**TASK TO COMPLETE**
From the entries below, tally how many lines contain "metal" and report only that figure.

**DATA IN THIS EXERCISE**
==========
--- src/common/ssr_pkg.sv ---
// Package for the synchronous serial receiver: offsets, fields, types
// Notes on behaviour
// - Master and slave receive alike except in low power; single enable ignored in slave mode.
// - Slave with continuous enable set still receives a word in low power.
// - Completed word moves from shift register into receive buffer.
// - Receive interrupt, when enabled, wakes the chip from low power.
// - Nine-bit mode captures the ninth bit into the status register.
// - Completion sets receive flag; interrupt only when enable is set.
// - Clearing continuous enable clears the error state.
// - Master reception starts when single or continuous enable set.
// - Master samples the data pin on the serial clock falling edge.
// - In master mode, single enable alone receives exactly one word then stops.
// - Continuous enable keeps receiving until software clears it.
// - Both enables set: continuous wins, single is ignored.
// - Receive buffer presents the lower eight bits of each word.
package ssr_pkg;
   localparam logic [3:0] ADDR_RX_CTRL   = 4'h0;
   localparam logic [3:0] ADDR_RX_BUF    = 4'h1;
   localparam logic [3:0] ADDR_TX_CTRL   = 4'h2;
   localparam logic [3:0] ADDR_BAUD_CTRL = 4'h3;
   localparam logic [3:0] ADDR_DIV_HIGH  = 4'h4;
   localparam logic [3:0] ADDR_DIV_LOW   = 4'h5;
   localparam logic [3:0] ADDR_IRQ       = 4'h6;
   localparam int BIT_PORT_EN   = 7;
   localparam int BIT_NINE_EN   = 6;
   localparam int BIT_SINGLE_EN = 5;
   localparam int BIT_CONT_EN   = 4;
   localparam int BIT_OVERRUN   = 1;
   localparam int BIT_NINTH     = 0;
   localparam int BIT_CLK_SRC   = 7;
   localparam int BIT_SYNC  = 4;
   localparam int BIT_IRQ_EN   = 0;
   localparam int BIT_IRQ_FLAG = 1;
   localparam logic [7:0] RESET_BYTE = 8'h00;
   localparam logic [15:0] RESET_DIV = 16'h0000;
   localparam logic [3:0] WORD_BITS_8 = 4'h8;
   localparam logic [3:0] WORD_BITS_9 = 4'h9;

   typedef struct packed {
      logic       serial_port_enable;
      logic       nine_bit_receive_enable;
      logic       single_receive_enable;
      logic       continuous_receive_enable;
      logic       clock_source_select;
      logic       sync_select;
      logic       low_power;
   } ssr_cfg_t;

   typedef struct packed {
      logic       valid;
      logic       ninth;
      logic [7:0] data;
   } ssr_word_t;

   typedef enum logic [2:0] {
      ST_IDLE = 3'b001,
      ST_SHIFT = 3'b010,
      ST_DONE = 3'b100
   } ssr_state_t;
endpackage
==========
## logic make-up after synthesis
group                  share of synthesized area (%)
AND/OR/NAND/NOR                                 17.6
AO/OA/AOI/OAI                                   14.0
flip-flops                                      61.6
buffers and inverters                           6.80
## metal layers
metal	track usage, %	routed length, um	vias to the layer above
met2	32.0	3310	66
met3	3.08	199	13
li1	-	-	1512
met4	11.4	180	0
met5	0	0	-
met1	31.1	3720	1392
==========
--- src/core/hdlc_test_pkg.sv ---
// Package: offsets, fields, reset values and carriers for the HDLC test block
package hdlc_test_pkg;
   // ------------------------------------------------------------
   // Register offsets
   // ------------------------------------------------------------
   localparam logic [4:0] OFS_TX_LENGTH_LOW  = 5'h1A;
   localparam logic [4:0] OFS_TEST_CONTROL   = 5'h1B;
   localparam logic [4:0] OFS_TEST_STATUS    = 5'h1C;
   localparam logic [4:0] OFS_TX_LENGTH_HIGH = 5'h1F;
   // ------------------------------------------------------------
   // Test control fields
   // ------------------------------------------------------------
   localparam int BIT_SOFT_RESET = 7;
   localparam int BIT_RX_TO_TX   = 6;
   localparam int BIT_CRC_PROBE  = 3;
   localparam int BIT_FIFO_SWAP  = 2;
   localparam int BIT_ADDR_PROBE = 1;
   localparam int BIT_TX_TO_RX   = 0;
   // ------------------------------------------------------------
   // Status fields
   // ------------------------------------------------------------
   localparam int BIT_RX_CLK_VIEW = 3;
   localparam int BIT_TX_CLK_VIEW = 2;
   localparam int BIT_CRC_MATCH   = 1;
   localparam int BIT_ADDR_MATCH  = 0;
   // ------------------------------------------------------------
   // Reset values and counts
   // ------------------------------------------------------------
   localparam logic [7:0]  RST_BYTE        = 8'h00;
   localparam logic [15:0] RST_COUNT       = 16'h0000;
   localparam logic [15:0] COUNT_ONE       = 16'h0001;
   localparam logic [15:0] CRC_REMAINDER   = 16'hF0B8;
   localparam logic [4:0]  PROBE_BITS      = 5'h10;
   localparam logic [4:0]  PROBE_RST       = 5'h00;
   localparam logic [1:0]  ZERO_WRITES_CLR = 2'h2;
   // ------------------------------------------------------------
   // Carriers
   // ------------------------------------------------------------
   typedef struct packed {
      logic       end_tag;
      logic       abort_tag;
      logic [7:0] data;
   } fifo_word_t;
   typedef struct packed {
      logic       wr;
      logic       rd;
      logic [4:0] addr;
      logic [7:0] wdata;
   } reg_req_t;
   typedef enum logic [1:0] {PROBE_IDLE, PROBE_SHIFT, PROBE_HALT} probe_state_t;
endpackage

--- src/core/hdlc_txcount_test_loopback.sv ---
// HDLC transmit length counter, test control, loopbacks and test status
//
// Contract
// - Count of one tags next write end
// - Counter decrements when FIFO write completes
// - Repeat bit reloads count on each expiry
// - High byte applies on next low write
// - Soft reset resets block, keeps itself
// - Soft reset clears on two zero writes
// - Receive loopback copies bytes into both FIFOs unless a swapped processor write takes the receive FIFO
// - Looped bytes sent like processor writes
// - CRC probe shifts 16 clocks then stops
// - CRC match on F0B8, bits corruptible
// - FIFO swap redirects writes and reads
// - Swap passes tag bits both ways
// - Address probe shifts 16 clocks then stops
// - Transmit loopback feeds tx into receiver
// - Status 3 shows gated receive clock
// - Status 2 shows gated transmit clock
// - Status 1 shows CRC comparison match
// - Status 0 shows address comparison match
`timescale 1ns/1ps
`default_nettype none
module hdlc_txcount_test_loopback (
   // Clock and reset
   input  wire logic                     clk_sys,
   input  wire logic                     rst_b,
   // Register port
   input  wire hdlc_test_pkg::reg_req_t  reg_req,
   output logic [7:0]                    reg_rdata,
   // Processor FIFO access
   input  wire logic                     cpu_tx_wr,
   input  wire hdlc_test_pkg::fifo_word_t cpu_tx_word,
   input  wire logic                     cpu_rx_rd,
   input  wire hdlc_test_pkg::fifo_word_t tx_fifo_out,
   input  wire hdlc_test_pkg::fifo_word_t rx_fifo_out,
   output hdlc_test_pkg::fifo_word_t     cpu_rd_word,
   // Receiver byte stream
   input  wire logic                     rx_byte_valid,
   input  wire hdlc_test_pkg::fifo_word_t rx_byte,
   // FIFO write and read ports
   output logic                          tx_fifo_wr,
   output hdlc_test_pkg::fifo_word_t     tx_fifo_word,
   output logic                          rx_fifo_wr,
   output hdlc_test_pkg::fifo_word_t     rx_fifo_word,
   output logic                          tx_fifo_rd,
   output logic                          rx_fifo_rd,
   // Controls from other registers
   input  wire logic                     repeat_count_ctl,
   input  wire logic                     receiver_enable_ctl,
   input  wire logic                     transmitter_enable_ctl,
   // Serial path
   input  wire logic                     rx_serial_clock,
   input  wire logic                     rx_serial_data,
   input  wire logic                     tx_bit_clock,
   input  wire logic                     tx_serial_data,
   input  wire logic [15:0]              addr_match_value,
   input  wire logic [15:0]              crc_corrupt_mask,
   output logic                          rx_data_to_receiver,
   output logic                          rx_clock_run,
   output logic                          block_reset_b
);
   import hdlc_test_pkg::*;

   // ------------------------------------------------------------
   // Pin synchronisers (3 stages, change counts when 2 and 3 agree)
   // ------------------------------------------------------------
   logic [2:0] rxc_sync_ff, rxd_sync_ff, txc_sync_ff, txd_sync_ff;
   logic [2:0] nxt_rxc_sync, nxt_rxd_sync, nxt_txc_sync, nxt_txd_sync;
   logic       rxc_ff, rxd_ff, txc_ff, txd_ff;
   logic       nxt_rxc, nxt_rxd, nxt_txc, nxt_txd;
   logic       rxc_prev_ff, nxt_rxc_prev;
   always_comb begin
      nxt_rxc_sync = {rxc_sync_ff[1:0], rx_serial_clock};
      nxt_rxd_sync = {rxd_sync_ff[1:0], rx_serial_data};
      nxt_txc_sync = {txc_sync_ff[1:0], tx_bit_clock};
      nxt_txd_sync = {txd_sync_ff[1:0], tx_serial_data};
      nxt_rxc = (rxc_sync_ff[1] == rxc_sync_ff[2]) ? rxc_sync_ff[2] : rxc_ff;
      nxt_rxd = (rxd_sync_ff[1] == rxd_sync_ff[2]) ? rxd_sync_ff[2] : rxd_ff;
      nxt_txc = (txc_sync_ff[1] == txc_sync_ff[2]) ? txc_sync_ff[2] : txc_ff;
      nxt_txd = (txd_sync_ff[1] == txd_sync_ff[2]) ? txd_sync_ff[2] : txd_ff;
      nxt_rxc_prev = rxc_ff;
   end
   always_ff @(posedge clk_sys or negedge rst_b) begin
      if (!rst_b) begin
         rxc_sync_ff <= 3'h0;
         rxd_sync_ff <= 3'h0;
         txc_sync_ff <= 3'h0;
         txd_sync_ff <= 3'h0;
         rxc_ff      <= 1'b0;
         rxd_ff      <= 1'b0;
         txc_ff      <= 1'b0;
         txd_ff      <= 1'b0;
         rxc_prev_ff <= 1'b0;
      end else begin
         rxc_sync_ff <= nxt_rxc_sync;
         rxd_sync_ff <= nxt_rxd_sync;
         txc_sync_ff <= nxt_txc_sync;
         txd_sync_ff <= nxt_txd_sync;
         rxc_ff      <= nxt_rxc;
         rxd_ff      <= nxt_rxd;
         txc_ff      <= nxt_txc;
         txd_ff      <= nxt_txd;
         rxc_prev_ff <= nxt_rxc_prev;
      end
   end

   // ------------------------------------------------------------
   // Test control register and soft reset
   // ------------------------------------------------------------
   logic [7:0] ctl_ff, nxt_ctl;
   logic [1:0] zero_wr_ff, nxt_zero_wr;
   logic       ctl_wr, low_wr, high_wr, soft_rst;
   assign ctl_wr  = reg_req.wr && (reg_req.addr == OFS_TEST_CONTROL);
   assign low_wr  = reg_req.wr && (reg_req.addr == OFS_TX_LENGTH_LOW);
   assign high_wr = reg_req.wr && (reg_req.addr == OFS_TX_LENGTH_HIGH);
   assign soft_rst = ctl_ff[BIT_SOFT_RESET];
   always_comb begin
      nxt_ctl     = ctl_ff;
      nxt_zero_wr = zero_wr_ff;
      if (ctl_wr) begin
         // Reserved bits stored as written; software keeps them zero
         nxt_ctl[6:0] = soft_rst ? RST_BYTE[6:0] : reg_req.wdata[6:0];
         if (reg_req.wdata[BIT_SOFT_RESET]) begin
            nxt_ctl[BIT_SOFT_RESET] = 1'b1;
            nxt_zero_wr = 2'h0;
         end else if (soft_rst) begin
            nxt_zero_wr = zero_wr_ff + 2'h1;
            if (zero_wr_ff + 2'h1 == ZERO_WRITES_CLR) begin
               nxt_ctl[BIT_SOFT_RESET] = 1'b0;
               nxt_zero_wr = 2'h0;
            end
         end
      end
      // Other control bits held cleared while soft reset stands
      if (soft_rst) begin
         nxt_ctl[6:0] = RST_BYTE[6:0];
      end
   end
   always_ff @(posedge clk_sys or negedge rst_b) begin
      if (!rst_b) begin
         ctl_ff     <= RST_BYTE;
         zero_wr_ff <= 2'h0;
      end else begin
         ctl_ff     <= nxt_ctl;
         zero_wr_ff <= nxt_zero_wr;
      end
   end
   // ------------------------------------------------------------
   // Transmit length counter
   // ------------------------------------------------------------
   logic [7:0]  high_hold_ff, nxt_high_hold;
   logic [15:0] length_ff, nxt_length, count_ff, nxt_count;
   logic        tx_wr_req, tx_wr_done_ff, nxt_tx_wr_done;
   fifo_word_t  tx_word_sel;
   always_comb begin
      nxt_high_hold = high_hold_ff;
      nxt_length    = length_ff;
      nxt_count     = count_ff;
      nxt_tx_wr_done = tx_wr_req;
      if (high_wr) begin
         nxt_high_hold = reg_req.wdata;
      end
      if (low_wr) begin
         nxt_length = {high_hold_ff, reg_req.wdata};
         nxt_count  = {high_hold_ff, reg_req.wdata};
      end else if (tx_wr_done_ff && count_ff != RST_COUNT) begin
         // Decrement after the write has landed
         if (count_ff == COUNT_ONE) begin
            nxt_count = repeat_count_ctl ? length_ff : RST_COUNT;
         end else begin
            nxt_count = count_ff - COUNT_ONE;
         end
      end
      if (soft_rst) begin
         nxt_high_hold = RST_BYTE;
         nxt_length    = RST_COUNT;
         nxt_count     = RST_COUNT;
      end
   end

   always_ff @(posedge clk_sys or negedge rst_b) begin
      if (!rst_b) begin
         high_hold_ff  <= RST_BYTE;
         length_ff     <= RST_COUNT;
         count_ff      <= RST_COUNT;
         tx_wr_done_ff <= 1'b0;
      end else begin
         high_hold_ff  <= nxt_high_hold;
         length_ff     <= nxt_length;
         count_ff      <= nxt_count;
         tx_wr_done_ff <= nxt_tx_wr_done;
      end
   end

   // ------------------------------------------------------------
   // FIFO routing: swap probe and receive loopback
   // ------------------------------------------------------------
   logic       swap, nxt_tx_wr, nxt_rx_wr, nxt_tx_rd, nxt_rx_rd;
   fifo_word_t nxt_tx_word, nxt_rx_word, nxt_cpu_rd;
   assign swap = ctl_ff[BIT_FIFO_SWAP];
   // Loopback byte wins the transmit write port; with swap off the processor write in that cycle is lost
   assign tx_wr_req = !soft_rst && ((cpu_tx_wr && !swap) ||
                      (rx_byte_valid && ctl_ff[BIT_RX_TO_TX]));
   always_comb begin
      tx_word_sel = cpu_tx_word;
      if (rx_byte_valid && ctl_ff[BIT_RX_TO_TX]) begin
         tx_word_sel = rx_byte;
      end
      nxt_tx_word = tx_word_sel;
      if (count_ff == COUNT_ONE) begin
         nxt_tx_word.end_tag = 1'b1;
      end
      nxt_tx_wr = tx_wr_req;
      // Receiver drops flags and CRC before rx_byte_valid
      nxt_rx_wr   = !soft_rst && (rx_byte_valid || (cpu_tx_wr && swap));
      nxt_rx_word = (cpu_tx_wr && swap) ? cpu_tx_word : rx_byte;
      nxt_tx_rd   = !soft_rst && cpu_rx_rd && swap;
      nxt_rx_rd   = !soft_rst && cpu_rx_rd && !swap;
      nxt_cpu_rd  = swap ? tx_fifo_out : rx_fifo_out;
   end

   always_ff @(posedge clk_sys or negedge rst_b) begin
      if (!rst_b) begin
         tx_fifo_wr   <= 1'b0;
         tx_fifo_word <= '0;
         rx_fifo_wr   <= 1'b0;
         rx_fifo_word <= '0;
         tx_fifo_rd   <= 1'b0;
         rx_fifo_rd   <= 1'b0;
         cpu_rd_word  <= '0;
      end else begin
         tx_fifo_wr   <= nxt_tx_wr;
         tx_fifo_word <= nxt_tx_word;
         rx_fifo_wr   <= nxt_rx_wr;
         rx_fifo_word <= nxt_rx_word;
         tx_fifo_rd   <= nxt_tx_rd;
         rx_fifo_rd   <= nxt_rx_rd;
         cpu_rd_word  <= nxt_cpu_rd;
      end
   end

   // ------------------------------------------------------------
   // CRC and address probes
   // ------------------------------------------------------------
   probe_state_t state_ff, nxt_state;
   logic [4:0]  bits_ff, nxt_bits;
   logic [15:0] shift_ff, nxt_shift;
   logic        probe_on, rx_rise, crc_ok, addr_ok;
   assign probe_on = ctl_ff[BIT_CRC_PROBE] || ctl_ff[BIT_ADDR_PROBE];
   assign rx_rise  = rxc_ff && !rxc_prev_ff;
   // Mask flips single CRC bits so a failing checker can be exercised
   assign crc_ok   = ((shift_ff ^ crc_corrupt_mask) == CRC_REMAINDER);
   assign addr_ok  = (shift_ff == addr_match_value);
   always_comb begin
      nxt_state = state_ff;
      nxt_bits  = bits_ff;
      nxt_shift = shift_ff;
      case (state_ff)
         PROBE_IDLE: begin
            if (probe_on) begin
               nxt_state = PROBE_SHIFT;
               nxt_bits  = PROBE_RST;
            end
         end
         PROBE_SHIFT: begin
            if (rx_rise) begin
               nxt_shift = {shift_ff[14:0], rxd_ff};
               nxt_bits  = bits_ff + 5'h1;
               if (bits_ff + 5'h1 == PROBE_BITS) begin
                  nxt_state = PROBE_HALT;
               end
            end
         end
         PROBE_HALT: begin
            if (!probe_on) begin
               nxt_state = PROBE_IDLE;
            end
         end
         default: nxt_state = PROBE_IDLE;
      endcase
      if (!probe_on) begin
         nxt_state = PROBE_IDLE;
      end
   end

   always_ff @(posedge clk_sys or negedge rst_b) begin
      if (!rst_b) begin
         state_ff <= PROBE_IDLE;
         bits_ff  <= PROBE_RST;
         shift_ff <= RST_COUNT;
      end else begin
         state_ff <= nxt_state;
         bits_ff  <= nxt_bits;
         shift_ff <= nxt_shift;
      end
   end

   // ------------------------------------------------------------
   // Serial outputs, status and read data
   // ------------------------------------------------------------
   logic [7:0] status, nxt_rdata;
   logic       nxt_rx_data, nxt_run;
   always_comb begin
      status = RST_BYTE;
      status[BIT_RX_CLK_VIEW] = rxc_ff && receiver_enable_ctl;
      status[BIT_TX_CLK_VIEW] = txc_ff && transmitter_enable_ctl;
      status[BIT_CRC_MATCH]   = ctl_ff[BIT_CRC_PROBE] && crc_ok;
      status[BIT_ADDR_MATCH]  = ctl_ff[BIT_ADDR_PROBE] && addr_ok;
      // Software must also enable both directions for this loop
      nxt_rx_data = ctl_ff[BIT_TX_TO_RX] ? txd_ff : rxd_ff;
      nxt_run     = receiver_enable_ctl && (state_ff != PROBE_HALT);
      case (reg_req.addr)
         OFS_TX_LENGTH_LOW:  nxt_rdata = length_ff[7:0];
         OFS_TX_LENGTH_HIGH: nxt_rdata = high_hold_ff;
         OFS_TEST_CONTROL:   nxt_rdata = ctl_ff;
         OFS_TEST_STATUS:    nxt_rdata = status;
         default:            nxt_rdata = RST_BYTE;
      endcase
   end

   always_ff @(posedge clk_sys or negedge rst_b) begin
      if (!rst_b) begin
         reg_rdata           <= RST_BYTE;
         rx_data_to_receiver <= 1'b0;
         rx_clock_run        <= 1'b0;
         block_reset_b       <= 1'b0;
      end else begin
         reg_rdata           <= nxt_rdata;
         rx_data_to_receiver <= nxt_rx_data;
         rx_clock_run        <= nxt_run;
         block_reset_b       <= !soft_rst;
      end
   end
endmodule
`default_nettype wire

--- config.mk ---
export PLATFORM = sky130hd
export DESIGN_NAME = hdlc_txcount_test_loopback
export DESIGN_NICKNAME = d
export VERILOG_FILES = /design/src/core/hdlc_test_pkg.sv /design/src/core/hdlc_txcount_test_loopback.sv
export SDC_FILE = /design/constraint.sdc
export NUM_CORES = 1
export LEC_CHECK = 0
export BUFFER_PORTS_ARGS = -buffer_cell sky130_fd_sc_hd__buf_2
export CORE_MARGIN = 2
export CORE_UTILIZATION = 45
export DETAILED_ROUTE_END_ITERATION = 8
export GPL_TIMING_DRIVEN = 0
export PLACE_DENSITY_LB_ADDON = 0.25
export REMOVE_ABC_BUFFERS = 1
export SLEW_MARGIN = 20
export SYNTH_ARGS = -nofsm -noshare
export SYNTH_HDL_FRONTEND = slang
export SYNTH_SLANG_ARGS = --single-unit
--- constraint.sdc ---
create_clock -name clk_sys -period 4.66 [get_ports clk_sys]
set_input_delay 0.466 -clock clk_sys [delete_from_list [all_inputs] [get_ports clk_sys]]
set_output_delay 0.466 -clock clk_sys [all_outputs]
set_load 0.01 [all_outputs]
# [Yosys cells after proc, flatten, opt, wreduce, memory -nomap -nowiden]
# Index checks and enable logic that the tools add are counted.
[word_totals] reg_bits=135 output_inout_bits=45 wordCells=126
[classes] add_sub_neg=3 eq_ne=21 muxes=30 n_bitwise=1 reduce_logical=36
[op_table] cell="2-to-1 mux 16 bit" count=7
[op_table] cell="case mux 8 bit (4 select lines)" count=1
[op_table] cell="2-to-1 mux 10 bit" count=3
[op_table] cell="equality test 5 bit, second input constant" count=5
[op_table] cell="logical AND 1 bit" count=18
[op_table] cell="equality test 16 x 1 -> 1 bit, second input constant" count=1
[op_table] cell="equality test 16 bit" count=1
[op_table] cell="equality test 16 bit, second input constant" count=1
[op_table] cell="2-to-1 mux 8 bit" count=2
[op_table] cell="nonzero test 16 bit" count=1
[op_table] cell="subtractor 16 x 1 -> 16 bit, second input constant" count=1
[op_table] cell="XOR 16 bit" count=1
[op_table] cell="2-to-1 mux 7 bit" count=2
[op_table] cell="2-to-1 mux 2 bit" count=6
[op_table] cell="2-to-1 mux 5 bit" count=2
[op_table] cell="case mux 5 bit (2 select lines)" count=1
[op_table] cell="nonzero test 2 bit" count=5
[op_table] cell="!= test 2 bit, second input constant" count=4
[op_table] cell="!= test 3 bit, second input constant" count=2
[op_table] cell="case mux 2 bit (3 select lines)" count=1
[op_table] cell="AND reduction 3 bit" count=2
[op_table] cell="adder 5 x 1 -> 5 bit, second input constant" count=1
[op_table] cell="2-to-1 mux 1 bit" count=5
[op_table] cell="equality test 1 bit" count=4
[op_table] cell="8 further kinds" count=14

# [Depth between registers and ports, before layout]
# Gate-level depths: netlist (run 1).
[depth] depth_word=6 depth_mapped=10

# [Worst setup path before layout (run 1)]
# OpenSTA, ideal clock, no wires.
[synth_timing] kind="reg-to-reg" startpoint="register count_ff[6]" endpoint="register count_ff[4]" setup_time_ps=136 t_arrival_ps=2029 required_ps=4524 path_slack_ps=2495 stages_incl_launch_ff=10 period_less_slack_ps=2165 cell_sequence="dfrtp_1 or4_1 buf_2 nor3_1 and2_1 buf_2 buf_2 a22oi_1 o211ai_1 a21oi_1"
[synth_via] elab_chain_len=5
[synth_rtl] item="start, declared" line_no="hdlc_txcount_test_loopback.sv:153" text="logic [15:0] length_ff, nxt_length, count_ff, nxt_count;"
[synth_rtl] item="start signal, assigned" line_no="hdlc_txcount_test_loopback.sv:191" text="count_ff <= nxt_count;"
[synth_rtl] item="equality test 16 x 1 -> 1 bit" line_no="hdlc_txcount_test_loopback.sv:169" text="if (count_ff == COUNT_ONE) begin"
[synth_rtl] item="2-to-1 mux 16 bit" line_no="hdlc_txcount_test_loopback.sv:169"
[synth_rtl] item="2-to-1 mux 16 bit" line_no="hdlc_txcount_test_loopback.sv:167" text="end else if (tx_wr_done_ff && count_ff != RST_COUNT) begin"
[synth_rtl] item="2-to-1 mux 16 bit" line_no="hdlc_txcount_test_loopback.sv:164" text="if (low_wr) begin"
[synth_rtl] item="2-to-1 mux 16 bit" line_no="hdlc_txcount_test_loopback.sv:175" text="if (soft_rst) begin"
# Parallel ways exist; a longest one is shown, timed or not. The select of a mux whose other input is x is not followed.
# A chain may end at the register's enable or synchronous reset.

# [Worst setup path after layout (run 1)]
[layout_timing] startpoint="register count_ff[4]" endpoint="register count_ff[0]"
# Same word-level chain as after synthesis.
==========
**SOLUTION**
2